Exercise goal
Could you restate word for word every line from the one containing "export CORE_MARGIN = 1.5" to the end of the records, and nothing else?

Collected data entries
»»

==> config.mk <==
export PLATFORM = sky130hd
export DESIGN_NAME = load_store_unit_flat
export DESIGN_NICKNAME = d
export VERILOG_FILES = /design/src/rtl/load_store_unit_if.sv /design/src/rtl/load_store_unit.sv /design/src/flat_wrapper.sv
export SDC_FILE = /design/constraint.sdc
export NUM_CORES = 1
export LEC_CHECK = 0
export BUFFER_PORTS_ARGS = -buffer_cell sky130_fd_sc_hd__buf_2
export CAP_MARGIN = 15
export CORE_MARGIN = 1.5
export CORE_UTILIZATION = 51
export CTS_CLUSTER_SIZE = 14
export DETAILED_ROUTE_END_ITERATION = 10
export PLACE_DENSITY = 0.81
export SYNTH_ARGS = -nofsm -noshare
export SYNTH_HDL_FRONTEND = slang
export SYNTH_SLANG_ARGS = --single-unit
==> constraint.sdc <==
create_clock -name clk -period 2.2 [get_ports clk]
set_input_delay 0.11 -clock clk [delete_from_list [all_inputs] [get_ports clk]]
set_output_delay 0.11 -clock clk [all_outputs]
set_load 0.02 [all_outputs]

««

Written solution
export CORE_MARGIN = 1.5
export CORE_UTILIZATION = 51
export CTS_CLUSTER_SIZE = 14
export DETAILED_ROUTE_END_ITERATION = 10
export PLACE_DENSITY = 0.81
export SYNTH_ARGS = -nofsm -noshare
export SYNTH_HDL_FRONTEND = slang
export SYNTH_SLANG_ARGS = --single-unit
==> constraint.sdc <==
create_clock -name clk -period 2.2 [get_ports clk]
set_input_delay 0.11 -clock clk [delete_from_list [all_inputs] [get_ports clk]]
set_output_delay 0.11 -clock clk [all_outputs]
set_load 0.02 [all_outputs]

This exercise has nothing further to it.